You only need to know someone who is a full member and ask them to do it for you.

Aspire255


----------



## Deleted member 21686 (May 20, 2013)

Welcome to the forum.
It's well worth becoming a full member.


----------



## Luckheart (May 20, 2013)

Aspire255 said:


> You only need to know someone who is a full member and ask them to do it for you.
> 
> Aspire255



That'll really support the whole thing then wont it!  I'll pop round and do your laundry for you as well eh.


----------



## Nomad hardcore (May 22, 2013)

*Wild camping in Lands End*



Bibblyb0bs said:


> :newhere::camper:
> Hi everyone, Just popped in to say hello,
> My small family and I have just finished converting our t5, and are planning touring the south coast this summer with a few scheduled stops with plenty of entertainment for our 4 year old, interspersed with a few 1 night wild camping stops including lands end.
> Is lands end do able, if so where?
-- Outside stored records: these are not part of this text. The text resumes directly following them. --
==> config.mk <==
export PLATFORM = sky130hd
export DESIGN_NAME = uart_mmio_bridge
export DESIGN_NICKNAME = d
export VERILOG_FILES = /design/src/rtl/uart_mmio_bridge.sv
export SDC_FILE = /design/constraint.sdc
export NUM_CORES = 1
export LEC_CHECK = 0
export ABC_AREA = 1
export CORE_MARGIN = 8
export CORE_UTILIZATION = 52
export DETAILED_ROUTE_END_ITERATION = 10
export HOLD_SLACK_MARGIN = 0.15
export PLACE_DENSITY_LB_ADDON = 0.1
export RECOVER_POWER = 25
export SETUP_SLACK_MARGIN = 0.15
export SLEW_MARGIN = 20
export SYNTH_ARGS = -nofsm -noshare
export SYNTH_HDL_FRONTEND = slang
export SYNTH_SLANG_ARGS = --single-unit
==> constraint.sdc <==
create_clock -name clock -period 5.38 [get_ports clock]
set_clock_uncertainty 0.1 [all_clocks]
set_input_delay 1.076 -clock clock [delete_from_list [all_inputs] [get_ports clock]]
set_output_delay 1.076 -clock clock [all_outputs]
set_load 0.01 [all_outputs]
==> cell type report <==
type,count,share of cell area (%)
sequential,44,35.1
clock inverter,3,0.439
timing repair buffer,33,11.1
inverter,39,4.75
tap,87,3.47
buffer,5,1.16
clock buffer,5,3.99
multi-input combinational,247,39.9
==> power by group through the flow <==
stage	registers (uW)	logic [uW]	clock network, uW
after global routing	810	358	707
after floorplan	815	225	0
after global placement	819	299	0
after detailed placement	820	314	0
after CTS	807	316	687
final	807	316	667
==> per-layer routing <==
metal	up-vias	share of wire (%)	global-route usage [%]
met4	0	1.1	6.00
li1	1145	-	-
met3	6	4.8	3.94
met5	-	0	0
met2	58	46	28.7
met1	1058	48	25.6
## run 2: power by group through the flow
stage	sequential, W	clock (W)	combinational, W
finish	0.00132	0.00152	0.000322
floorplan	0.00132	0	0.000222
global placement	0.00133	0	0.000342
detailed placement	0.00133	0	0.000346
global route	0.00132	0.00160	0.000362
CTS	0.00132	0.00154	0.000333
--- config.mk ---
export PLATFORM = sky130hd
export DESIGN_NAME = exe_mem_issue
export DESIGN_NICKNAME = d
export VERILOG_FILES = /design/src/rtl/exe_mem_issue.sv
export SDC_FILE = /design/constraint.sdc
export NUM_CORES = 1
export LEC_CHECK = 0
export ABC_AREA = 1
export BUFFER_PORTS_ARGS = -buffer_cell sky130_fd_sc_hd__buf_2
export CAP_MARGIN = 10
export CELL_PAD_IN_SITES_DETAIL_PLACEMENT = 0
export CELL_PAD_IN_SITES_GLOBAL_PLACEMENT = 1
export CORE_MARGIN = 5
export CORE_UTILIZATION = 35
export DETAILED_ROUTE_END_ITERATION = 10
export GPL_TIMING_DRIVEN = 0
export PLACE_DENSITY_LB_ADDON = 0.15
export SLEW_MARGIN = 5
export SYNTH_ARGS = -nofsm -noshare
export SYNTH_HDL_FRONTEND = slang
export SYNTH_SLANG_ARGS = --single-unit
--- constraint.sdc ---
create_clock -name clk -period 2.4 [get_ports clk]
set_input_delay 0.24 -clock clk [delete_from_list [all_inputs] [get_ports clk]]
set_output_delay 0.24 -clock clk [all_outputs]
set_load 0.03 [all_outputs]
--- src/rtl/exe_mem_issue.sv ---
// rtl/exe_mem_issue.sv - execute-stage address generation, ALE check and data-bus request issue
module exe_mem_issue (
    input  logic        clk,
    input  logic        resetn,
    output logic        es_allowin,
    input  logic        ds2es_valid,
    input  logic [31:0] ds_pc,
    input  logic [31:0] ds_base,
    input  logic [31:0] ds_offset,
    input  logic [31:0] ds_st_data,
    input  logic [7:0]  ds_mem_op,
    input  logic        ds_rf_we,
    input  logic [4:0]  ds_rf_waddr,
    input  logic [6:0]  ds_ex,
    input  logic        ms_allowin,
    output logic        es2ms_valid,
    output logic [31:0] es_pc,
    output logic [31:0] es_result,
    output logic [4:0]  es_ld_op,
    output logic        es_wait_data,
    output logic [7:0]  es_ex_zip,
    output logic        es_fwd_load,
    output logic        es_fwd_we,
    output logic [4:0]  es_fwd_waddr,
    output logic        es_ex,
    input  logic        ms_ex,
    input  logic        wb_ex,
    output logic        data_sram_req,
    output logic        data_sram_wr,
    output logic [1:0]  data_sram_size,
    output logic [3:0]  data_sram_wstrb,
    output logic [31:0] data_sram_addr,
    output logic [31:0] data_sram_wdata,
    input  logic        data_sram_addr_ok
);
    logic        es_valid;
    logic        req_sent;
    logic [31:0] pc_r, base_r, offset_r, st_data_r;
    logic [7:0]  mem_op_r;
    logic        rf_we_r;
    logic [4:0]  rf_waddr_r;
    logic [6:0]  ex_r;

    logic        ld_b, ld_bu, ld_h, ld_hu, ld_w, st_b, st_h, st_w;
    logic [31:0] addr;
    logic        is_mem, ale, need_req, req_hs, es_ready_go;

    assign {ld_b, ld_bu, ld_h, ld_hu, ld_w, st_b, st_h, st_w} = mem_op_r;

    assign addr     = base_r + offset_r;
    assign is_mem   = |mem_op_r;
    assign ale      = ((ld_h | ld_hu | st_h) & addr[0]) | ((ld_w | st_w) & (addr[1:0] != 2'b00));
    assign es_ex    = es_valid & ((|ex_r) | ale);
    assign need_req = is_mem & ~es_ex & ~ms_ex;

    // Request is suppressed by any downstream exception or flush so no side effect escapes.
    assign data_sram_req = es_valid & is_mem & ~es_ex & ~ms_ex & ~wb_ex & ~req_sent;
    assign req_hs        = data_sram_req & data_sram_addr_ok;

    assign es_ready_go = ~need_req | req_sent | req_hs;
    assign es_allowin  = ~es_valid | (es_ready_go & ms_allowin);
    assign es2ms_valid = es_valid & es_ready_go;

    assign es_pc        = pc_r;
    assign es_result    = is_mem ? addr : base_r;
    assign es_ld_op     = {ld_b, ld_bu, ld_h, ld_hu, ld_w};
    assign es_wait_data = req_sent | req_hs;
    assign es_ex_zip    = {ex_r, ale};
    assign es_fwd_load  = es_valid & (|es_ld_op);
    assign es_fwd_we    = es_valid & rf_we_r;
    assign es_fwd_waddr = rf_waddr_r;

    assign data_sram_wr   = st_b | st_h | st_w;
    assign data_sram_size = {ld_w | st_w, ld_h | ld_hu | st_h};
    assign data_sram_addr = addr;

    always_comb begin
        data_sram_wstrb = 4'b0000;
        data_sram_wdata = st_data_r;
        if (st_b) begin
            data_sram_wstrb = 4'b0001 << addr[1:0];
            data_sram_wdata = {4{st_data_r[7:0]}};
        end else if (st_h) begin
            data_sram_wstrb = 4'b0011 << {addr[1], 1'b0};
            data_sram_wdata = {2{st_data_r[15:0]}};
        end else if (st_w) begin
            data_sram_wstrb = 4'b1111;
        end
    end

    always_ff @(posedge clk) begin
        if (!resetn) begin
            es_valid <= 1'b0;
        end else if (wb_ex) begin
            es_valid <= 1'b0;
        end else if (es_allowin) begin
            es_valid <= ds2es_valid;
        end
    end

    // Remembers an accepted request while the instruction is stalled by the memory stage.
    always_ff @(posedge clk) begin
        if (!resetn || wb_ex) begin
            req_sent <= 1'b0;
        end else if (es2ms_valid && ms_allowin) begin
            req_sent <= 1'b0;
        end else if (req_hs) begin
            req_sent <= 1'b1;
        end
    end

    always_ff @(posedge clk) begin
        if (!resetn) begin
            pc_r       <= 32'h0;
            base_r     <= 32'h0;
            offset_r   <= 32'h0;
            st_data_r  <= 32'h0;
            mem_op_r   <= 8'h0;
            rf_we_r    <= 1'b0;
            rf_waddr_r <= 5'h0;
            ex_r       <= 7'h0;
        end else if (ds2es_valid && es_allowin) begin
            pc_r       <= ds_pc;
            base_r     <= ds_base;
            offset_r   <= ds_offset;
            st_data_r  <= ds_st_data;
            mem_op_r   <= ds_mem_op;
            rf_we_r    <= ds_rf_we;
            rf_waddr_r <= ds_rf_waddr;
            ex_r       <= ds_ex;
        end
    end
endmodule

==> results by stage <==
Critical path:
- The cell type group with the largest total delay on the critical path is adder cells.
- The type of element launching the critical path is a flip-flop.
- The launching element of the worst setup path is base_r[0]$_SDFFE_PN0P_.
- The arrival time of the worst setup path is 2.55 ns.
- Traced cell by cell, the critical path runs through ha_4 -> inv_4 -> fa_2 -> nand2_2 -> nand2_2 -> nand3_2 -> nand2_2 -> o211ai_2 -> nand2_2 -> nand2_4 -> buf_12 -> buf_12 -> buf_8.
- The worst setup path is of the reg2out kind.
- The slowest cell on the critical path is sky130_fd_sc_hd__fa_2.
- The worst register-to-register path has a depth of 17.
- The worst setup path is captured at a primary output.
- The buffering stage count on the worst path with inverters included is 4.
- The data required time at the worst endpoint is 2.16 ns.
- The cell that appears most often on the critical path is sky130_fd_sc_hd__nand2_2.
- In this run the worst setup path terminates at es_allowin.
- The critical path depth in cells is 13.
- Along the worst path, the maximum fanout reaches 3.
- In this run the critical register-to-register path is launched from base_r[0]$_SDFFE_PN0P_.
- In this run the critical register-to-register path is captured at offset_r[14]$_SDFFE_PN0P_.
- For this run, the slowest stage of the critical path takes 0.58 ns.
- The setup check on the worst reg-to-reg path leaves a slack of -0.27 ns.

Clocking:
- The clock sink count is 151.
- The library cell used as clock root buffer is sky130_fd_sc_hd__clkbuf_16.
- In this run, CTS created clock tree buffers numbering 17.
- The clock latency reported for the late side of the worst-skew pair is 0.43 ns.
- The maximum number of buffers from clock root to sink is 2.
- The clock tree from TritonCTS is built.
- The number of buffers inserted by hold repair at cts is 0.
- The clock transition at the registers of the reported paths is 0.07 ns.
- The H-tree was split into 4 levels.

Global route:
- Entering global routing, the biggest net connects 17 pins.
- The global-route usage over all layers is 25.6%.
- The via count of the first global-routing pass was 11500.
- The overflow left after global routing is 0.
- The first global-routing pass estimated 62800 um of wire.
- The number of antenna violations at the first check in global routing was 10.

Timing:
- The fraction of the cycle the final worst path needs is 116%.
- For the final routed database, the setup TNS stands at -39.03 ns.
- Across all hold checks on the routed design, the worst slack comes to 0.0433 ns.
- The post-route worst setup slack is -0.390 ns.
- The slew at the pin closest to its max-slew limit is 1.01 ns.
- The remaining max-slew budget at the tightest pin is 32.7%.
- Setup repair after global routing could not meet its margin everywhere.
- The highest clock frequency the design can meet is 0.358 GHz.
- The worst path in the final design needs a cycle of 2.79 ns, including I/O delays and setup.
- The setup-violating endpoint count in the final report is 208.
- The number of failing hold endpoints at the final stage is 0.
- The clock skew is 0.0134 ns.
- The max-slew violation count is 0.

Floorplan:
- The boundary pin count is 316.
- The horizontal die dimension is 178 um.
- The height of the chip is 178 um.
- The starting density of the core is 35.4%.
- After floorplanning, the core was divided into 61 placement rows.
- The core footprint is 27800 um2.
- The die area is 31600 um2.

Route:
- The detail route stage leaves a number of antenna-violating nets equal to 0.
- For this run, design rule violations remaining after detail routing come to 0.
- In the routed layout, each cell is associated on average with a via count of 4.90.
- After the first detailed-routing iteration, the DRC count stood at 569.
- The number of detailed-routing iterations run before antenna repair is 5.
- The final layout contains routed wiring with a total length of 41600 um.
- Dividing the detail-routed wire length by the instance count gives 17.4 um.
- The vias after detailed routing is 11700.

Synthesis:
- The fraction of registers with async set or reset after synthesis is 0%.
- Dividing the synthesized area by the synthesized cell count gives 6.17 um2.
- Summing the sequential cell areas from Yosys gives 30.7% of the chip area.
- The number of register bits inferred by synthesis is 151.
- During synthesis, Yosys emitted a total of 0 warnings.
- The count of flip-flops with a built-in enable after synthesis is 0.
- Synthesis produced a netlist whose cell count is 1596.
- Among all flip-flop cells after synthesis, the most frequent one is sky130_fd_sc_hd__dfxtp_1.
- The post-synthesis instance area is 9840 um2.
- The count of distinct cell types in the synthesized netlist is 35.
- Counting every net in the synthesized netlist gives 1784.

Final layout:
- The area growth from synthesis to layout is 55.4%.
- Leaving out fill and tap cells, the most frequent cells in the layout are 306 x sky130_fd_sc_hd__nand2_1, 255 x sky130_fd_sc_hd__buf_2, 200 x sky130_fd_sc_hd__inv_1, 183 x sky130_fd_sc_hd__nor2_1, 169 x sky130_fd_sc_hd__nand3_1.
- The count of filler cells inserted in the layout is 2910.
- Summing all flip-flop and latch instances after layout gives 3100 um2.
- The number of nets in the final layout is 2187.
- The share of final-layout standard cells stronger than drive strength 1 is 40.5%.
- The area taken by multi-input logic gates is 7020 um2.
- The most common library cell in the layout ignoring fill and taps is sky130_fd_sc_hd__nand2_1.

Power:
- The largest voltage drop on the vdd net is 0.444 mV.
- The power density normalized to cell area is 634 nW/um2.
- The leakage power figure is 8.04 nW.

Job:
- The max-cap violation count is 0.

Place:
- The worst setup timing slack at the placement stage is -0.446 ns.
- Buffers placed on the I/O ports in this run total 313.
- The congestion estimate from routability-driven global placement came to 0.916.
- The post-detailed-placement half-perimeter wirelength is 31000 um.

Min path:
- The min-delay analysis places its worst path in the category in2reg.

Outcome:
- The run finished, with violations left.
- The final reports fail on negative setup slack.
power by group:
group / leakage (nW) / switching (W) / internal (W)
Clock: 0.302 / 0.00130 / 0.00155
Combinational: 6.47 / 0.00236 / 0.00156
Sequential: 1.27 / 0.000207 / 0.00271
Total: 8.04 / 0.00387 / 0.00582
registers in the layout, summed over array words and instances, names as in the netlist:
register,count
base_r,32
es_pc,32
offset_r,32
st_data_r,32
mem_op_r,8
ex_r,7
es_fwd_waddr,5
es_valid,1
req_sent,1
rf_we_r,1
kinds of logic after synthesis:
| logic type | after synthesis | synth area share, % |
|---|---|---|
| simple gates | 823 | 35.0 |
| flops | 151 | 30.7 |
| xor+xnor | 18 | 1.60 |
| buf+inv | 322 | 14.9 |
| fa+ha+maj | 32 | 4.14 |
| compound gates | 242 | 12.7 |
| mux | 8 | 0.915 |
worst min-delay path by stage:
| stage | start | to | slack [ns] | cells past startpoint |
|---|---|---|---|---|
| floorplan | ms_allowin | req_sent$_SDFFE_PP0P_ | 0.33 | 1 |
| global placement | es_pc[15]$_SDFFE_PN0P_ | es_pc[15]$_SDFFE_PN0P_ | 0.46 | 2 |
| detailed placement | es_pc[5]$_SDFFE_PN0P_ | es_pc[5]$_SDFFE_PN0P_ | 0.46 | 2 |
| CTS | ms_allowin | req_sent$_SDFFE_PP0P_ | 0.03 | 2 |
| global route | ms_allowin | req_sent$_SDFFE_PP0P_ | 0.02 | 2 |
| finish | ms_allowin | req_sent$_SDFFE_PP0P_ | 0.04 | 2 |
Yosys cell counts, types with 2 or more instances:
cell type                    n  area (um2)
sky130_fd_sc_hd__nand2_1   378        1420
sky130_fd_sc_hd__inv_1     213         800
sky130_fd_sc_hd__nor2_1    207         777
sky130_fd_sc_hd__nand3_1   192         961
sky130_fd_sc_hd__a21oi_1   185         926
sky130_fd_sc_hd__dfxtp_1   151        3020
sky130_fd_sc_hd__clkbuf_1   55         206
sky130_fd_sc_hd__o21ai_0    43         215
sky130_fd_sc_hd__ha_1       31         388
sky130_fd_sc_hd__buf_4      24         180
sky130_fd_sc_hd__buf_6      23         259
sky130_fd_sc_hd__xor2_1     16         140
sky130_fd_sc_hd__and2_1     13        81.3
sky130_fd_sc_hd__nor3_1     10        50.1
sky130_fd_sc_hd__mux2_2      8        90.1
sky130_fd_sc_hd__nand3b_1    8        60.1
sky130_fd_sc_hd__nand4_1     7        43.8
sky130_fd_sc_hd__buf_1       6        22.5
sky130_fd_sc_hd__o21bai_1    4        30.0
sky130_fd_sc_hd__a21o_1      2        15.0
sky130_fd_sc_hd__nand2_2     2        12.5
sky130_fd_sc_hd__nor2_2      2        12.5
sky130_fd_sc_hd__o211ai_1    2        15.0
sky130_fd_sc_hd__or2_2       2        12.5
sky130_fd_sc_hd__xnor2_1     2        17.5
worst register-to-register path, cell delays in order, from the launching register on:
cell                       delay [ns]
sky130_fd_sc_hd__dfxtp_4         0.37
sky130_fd_sc_hd__ha_4            0.16
sky130_fd_sc_hd__inv_4           0.04
sky130_fd_sc_hd__fa_2            0.58
sky130_fd_sc_hd__nand2_2         0.09
sky130_fd_sc_hd__nand2_2         0.08
sky130_fd_sc_hd__nand3_2         0.08
sky130_fd_sc_hd__nand2_2         0.08
sky130_fd_sc_hd__o211ai_2        0.10
sky130_fd_sc_hd__nand2_2         0.10
sky130_fd_sc_hd__nand2_4         0.07
sky130_fd_sc_hd__buf_12          0.14
sky130_fd_sc_hd__buf_4           0.15
sky130_fd_sc_hd__buf_12          0.14
sky130_fd_sc_hd__buf_8           0.15
sky130_fd_sc_hd__nand3_1         0.07
sky130_fd_sc_hd__nand2_1         0.08
sky130_fd_sc_hd__nor2_1          0.11
routing by layer:
layer | GRT usage [%] | share of wire (%) | wire [um] | up-vias
li1 | - | - | - | 5843
met1 | 31.0 | 41 | 17100 | 5385
met2 | 45.0 | 49 | 20600 | 385
met3 | 5.69 | 5.8 | 2430 | 87
met4 | 8.38 | 3.4 | 1420 | 16
met5 | 0 | 0.25 | 104 | -
layout make-up:
type | count | share of cell area [%]
clock inverters | 13 | 1.01
repair buffers | 384 | 16.5
inverters | 214 | 5.30
diodes | 2 | 0.0327
plain buffers | 108 | 4.95
well taps | 378 | 3.09
clock buffers | 19 | 2.96
flip-flops and latches | 151 | 20.2
multi-input cells | 1123 | 45.9
metrics by stage:
stage / std cells / power, W / area, um2 / util, %
2_1_floorplan: 1596 / 0.00492 / 9920 / -
6_report: 2392 / 0.00969 / 15300 / 55.1
3_3_place_gp: 2287 / 0.00589 / 12000 / 43.1
3_5_place_dp: 2287 / 0.00591 / 12000 / 43.1
5_1_grt: 2391 / 0.0102 / 15300 / 55.0
4_1_cts: 2365 / 0.00953 / 14600 / 52.5
repair_timing:
| item | CTS | global route |
|---|---|---|
| cloned | 0 | 1 |
| pin swaps | 104 | 60 |
| buffers inserted | 46 | 25 |
| endpoints found under the setup margin | 228 | 234 |
| resized for setup | 429 | 138 |
Note: power is estimated with default switching activity, not from simulation.
===== src/rtl/vga_plot_sequencer.sv =====
// Frame sequencer for the 160x120 trace display: clears the framebuffer, then
// runs each enabled trace source in index order onto the single write port.
module vga_plot_sequencer #(
  parameter int          NUM_SRC  = 2,
  parameter int          WIDTH    = 160,
  parameter int          HEIGHT   = 120,
  parameter logic [11:0] BG_COLOR = 12'h000,
  parameter int          TIMEOUT  = 256
) (
  input  logic                    clk,
  input  logic                    reset,
  input  logic                    start,
  input  logic [NUM_SRC-1:0]      src_mask,
  input  logic [8*NUM_SRC-1:0]    src_x,
  input  logic [8*NUM_SRC-1:0]    src_y,
  input  logic [12*NUM_SRC-1:0]   src_color,
  input  logic [NUM_SRC-1:0]      src_finished,
  output logic [NUM_SRC-1:0]      src_enable,
  output logic [NUM_SRC-1:0]      src_reset,
  output logic [7:0]              fb_x,
  output logic [6:0]              fb_y,
  output logic [11:0]             fb_color,
  output logic                    fb_we,
  output logic                    busy,
  output logic                    done,
  output logic                    err
);

  localparam int IDX_W = (NUM_SRC > 1) ? $clog2(NUM_SRC) : 1;
  localparam int TO_W  = $clog2(TIMEOUT + 1);

  typedef enum logic [2:0] {IDLE, CLEAR, PREP, DRAW, DRAIN, DONE} state_t;

  state_t             state;
  logic [NUM_SRC-1:0] mask;
  logic [IDX_W-1:0]   idx;
  logic [7:0]         clr_x;
  logic [6:0]         clr_y;
  logic [TO_W-1:0]    draw_cnt;
  logic               drain_cnt;

  logic               s1_valid;
  logic [7:0]         s1_x;
  logic [11:0]        s1_color;

  logic [7:0]         sel_x;
  logic [7:0]         sel_y;
  logic [11:0]        sel_color;
  logic               sel_finished;
  logic               first_found;
  logic [IDX_W-1:0]   first_idx;
  logic               next_found;
  logic [IDX_W-1:0]   next_idx;

  function automatic logic [NUM_SRC-1:0] onehot(input logic [IDX_W-1:0] i);
    logic [NUM_SRC-1:0] v;
    v    = '0;
    v[i] = 1'b1;
    return v;
  endfunction

  // Source mux plus lowest-set-bit searches; the descending loop leaves the
  // lowest qualifying index as the final assignment.
  always_comb begin
    sel_x        = '0;
    sel_y        = '0;
    sel_color    = '0;
    sel_finished = 1'b0;
    first_found  = 1'b0;
    first_idx    = '0;
    next_found   = 1'b0;
    next_idx     = '0;
    for (int i = NUM_SRC - 1; i >= 0; i--) begin
      if (idx == IDX_W'(i)) begin
        sel_x        = src_x[8*i +: 8];
        sel_y        = src_y[8*i +: 8];
        sel_color    = src_color[12*i +: 12];
        sel_finished = src_finished[i];
      end
      if (mask[i]) begin
        first_found = 1'b1;
        first_idx   = IDX_W'(i);
      end
      if (mask[i] && (i > int'(idx))) begin
        next_found = 1'b1;
        next_idx   = IDX_W'(i);
      end
    end
  end

  always_ff @(posedge clk) begin
    if (reset) begin
      state      <= IDLE;
      mask       <= '0;
      idx        <= '0;
      clr_x      <= '0;
      clr_y      <= '0;
      draw_cnt   <= '0;
      drain_cnt  <= 1'b0;
      s1_valid   <= 1'b0;
      s1_x       <= '0;
      s1_color   <= '0;
      src_enable <= '0;
      src_reset  <= '0;
      fb_x       <= '0;
      fb_y       <= '0;
      fb_color   <= '0;
      fb_we      <= 1'b0;
      busy       <= 1'b0;
      done       <= 1'b0;
      err        <= 1'b0;
    end else begin
      done      <= 1'b0;
      src_reset <= '0;
      s1_valid  <= 1'b0;
      // Stage 2: src_y arrives one cycle after its column, so it pairs with stage 1.
      fb_x      <= s1_x;
      fb_color  <= s1_color;
      fb_y      <= sel_y[6:0];
      fb_we     <= s1_valid && (s1_x < 8'(WIDTH)) && (sel_y < 8'(HEIGHT));

      case (state)
        IDLE: begin
          if (start) begin
            mask  <= src_mask;
            err   <= 1'b0;
            clr_x <= '0;
            clr_y <= '0;
            busy  <= 1'b1;
            state <= CLEAR;
          end
        end

        CLEAR: begin
          fb_x     <= clr_x;
          fb_y     <= clr_y;
          fb_color <= BG_COLOR;
          fb_we    <= 1'b1;
          if (clr_x == 8'(WIDTH - 1)) begin
            clr_x <= '0;
            if (clr_y == 7'(HEIGHT - 1)) begin
              clr_y <= '0;
              if (first_found) begin
                idx       <= first_idx;
                src_reset <= onehot(first_idx);
                state     <= PREP;
              end else begin
                done  <= 1'b1;
                state <= DONE;
              end
            end else begin
              clr_y <= clr_y + 7'd1;
            end
          end else begin
            clr_x <= clr_x + 8'd1;
          end
        end

        PREP: begin
          draw_cnt   <= '0;
          src_enable <= onehot(idx);
          state      <= DRAW;
        end

        DRAW: begin
          s1_valid <= 1'b1;
          s1_x     <= sel_x;
          s1_color <= sel_color;
          if (sel_finished) begin
            src_enable <= '0;
            drain_cnt  <= 1'b0;
            state      <= DRAIN;
          end else if (draw_cnt == TO_W'(TIMEOUT - 1)) begin
            err        <= 1'b1;
            src_enable <= '0;
            drain_cnt  <= 1'b0;
            state      <= DRAIN;
          end else begin
            draw_cnt <= draw_cnt + 1'b1;
          end
        end

        // idx must hold through the first drain cycle for the last column's y.
        DRAIN: begin
          if (!drain_cnt) begin
            drain_cnt <= 1'b1;
          end else if (next_found) begin
            idx       <= next_idx;
            src_reset <= onehot(next_idx);
            state     <= PREP;
          end else begin
            done  <= 1'b1;
            state <= DONE;
          end
        end

        DONE: begin
          busy  <= 1'b0;
          state <= IDLE;
        end

        default: state <= IDLE;
      endcase
    end
  end

endmodule
$ cat src/rtl/fetch_unit.sv
// Instruction fetch stage: owns the PC, addresses the instruction ROM and
// loads the IF/ID register, with stall, redirect, exception and address-error handling.
module fetch_unit #(
  parameter logic [31:0] RESET_PC = 32'h0000_3000,
  parameter logic [31:0] IM_BASE  = 32'h0000_3000,
  parameter int unsigned IM_WORDS = 4096,
  parameter logic [31:0] EXC_PC   = 32'h0000_4180
) (
  input  logic        clk,
  input  logic        reset,
  input  logic        stall,
  input  logic        redirect_valid,
  input  logic [31:0] redirect_target,
  input  logic        exc_valid,
  output logic [31:0] im_addr,
  input  logic [31:0] im_data,
  output logic [31:0] pc_f,
  output logic [31:0] ir_d,
  output logic [31:0] pc_d,
  output logic [31:0] pc8_d,
  output logic        valid_d,
  output logic        adel_d,
  output logic [31:0] fetch_count
);

  // Limit held in 33 bits so a ROM ending at 2^32 does not wrap to zero.
  localparam logic [32:0] IM_LIMIT = {1'b0, IM_BASE} + (33'(IM_WORDS) << 2);

  logic adel_f;

  assign im_addr = pc_f;

  always_comb begin
    adel_f = (pc_f[1:0] != 2'b00)
          || ({1'b0, pc_f} <  {1'b0, IM_BASE})
          || ({1'b0, pc_f} >= IM_LIMIT);
  end

  always_ff @(posedge clk) begin
    if (reset) begin
      pc_f        <= RESET_PC;
      ir_d        <= '0;
      pc_d        <= '0;
      pc8_d       <= '0;
      valid_d     <= 1'b0;
      adel_d      <= 1'b0;
      fetch_count <= '0;
    end else if (exc_valid) begin
      pc_f    <= EXC_PC;
      ir_d    <= '0;
      pc_d    <= '0;
      pc8_d   <= '0;
      valid_d <= 1'b0;
      adel_d  <= 1'b0;
    end else if (!stall) begin
      // The word fetched alongside a redirect is the delay slot and is kept.
      pc_d        <= pc_f;
      pc8_d       <= pc_f + 32'd8;
      valid_d     <= 1'b1;
      adel_d      <= adel_f;
      ir_d        <= adel_f ? '0 : im_data;
      fetch_count <= fetch_count + 32'd1;
      pc_f        <= redirect_valid ? redirect_target : pc_f + 32'd4;
    end
  end

endmodule
--- config.mk ---
export PLATFORM = sky130hd
export DESIGN_NAME = downcnt8_timer
export DESIGN_NICKNAME = d
export VERILOG_FILES = /design/src/rtl/downcnt8_timer.sv
export SDC_FILE = /design/constraint.sdc
export NUM_CORES = 1
export LEC_CHECK = 0
export CAP_MARGIN = 20
export CORE_AREA = 4 4 56 58
export CTS_BUF_LIST = sky130_fd_sc_hd__clkbuf_4 sky130_fd_sc_hd__clkbuf_8 sky130_fd_sc_hd__clkbuf_16
export DETAILED_ROUTE_END_ITERATION = 12
export DIE_AREA = 0 0 60 62
export GPL_TIMING_DRIVEN = 0
export PLACE_DENSITY = 0.69
export SLEW_MARGIN = 20
export SYNTH_ARGS = -nofsm -noshare
export SYNTH_HDL_FRONTEND = slang
export SYNTH_SLANG_ARGS = --single-unit
--- constraint.sdc ---
create_clock -name clk -period 2.15 [get_ports clk]
set_input_delay 0.43 -clock clk [delete_from_list [all_inputs] [get_ports clk]]
set_output_delay 0.43 -clock clk [all_outputs]
set_load 0.01 [all_outputs]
And are there any nice/recommended spots on the south coast?
> ...



Hi at the moment it's probably best to forget Cornwall unless you go on sites each night as they have no overnight sleeping everywhere now.You will get a ticket for obstruction.As to the south coast plenty of nice places to stay,one we recommend is West Bay as you can park all day for £1.75 & at night go to Eype picnic area which is free & other campers & truckers park there,there is a cafe there and toilets.you can get water at the harbour in West Bay & at Morrisons in Bridport by the car wash.Exmouth park in the streets just out of town free all day then at night drop into Exmouth & park in the lorry park next to the station,it's supposed to be £10.00no one ever checked just get a ticket at 8am for a couple of hours while you get organised.

Bon Voyage 

Nomad & Viking lady


----------



## jogguk (May 22, 2013)

Nomad hardcore said:


> Hi at the moment it's probably best to forget Cornwall unless you go on sites each night as they have no overnight sleeping everywhere now.You will get a ticket for obstruction.
> Nomad & Viking lady



Do you work for Cornwall council by any chance? The information you stated is wrong and untruthfull:mad2:

Should the original poster care to search some of my previous posts then there are a few nice locations mentioned around North Cornwall, Lands End and  St. Just. 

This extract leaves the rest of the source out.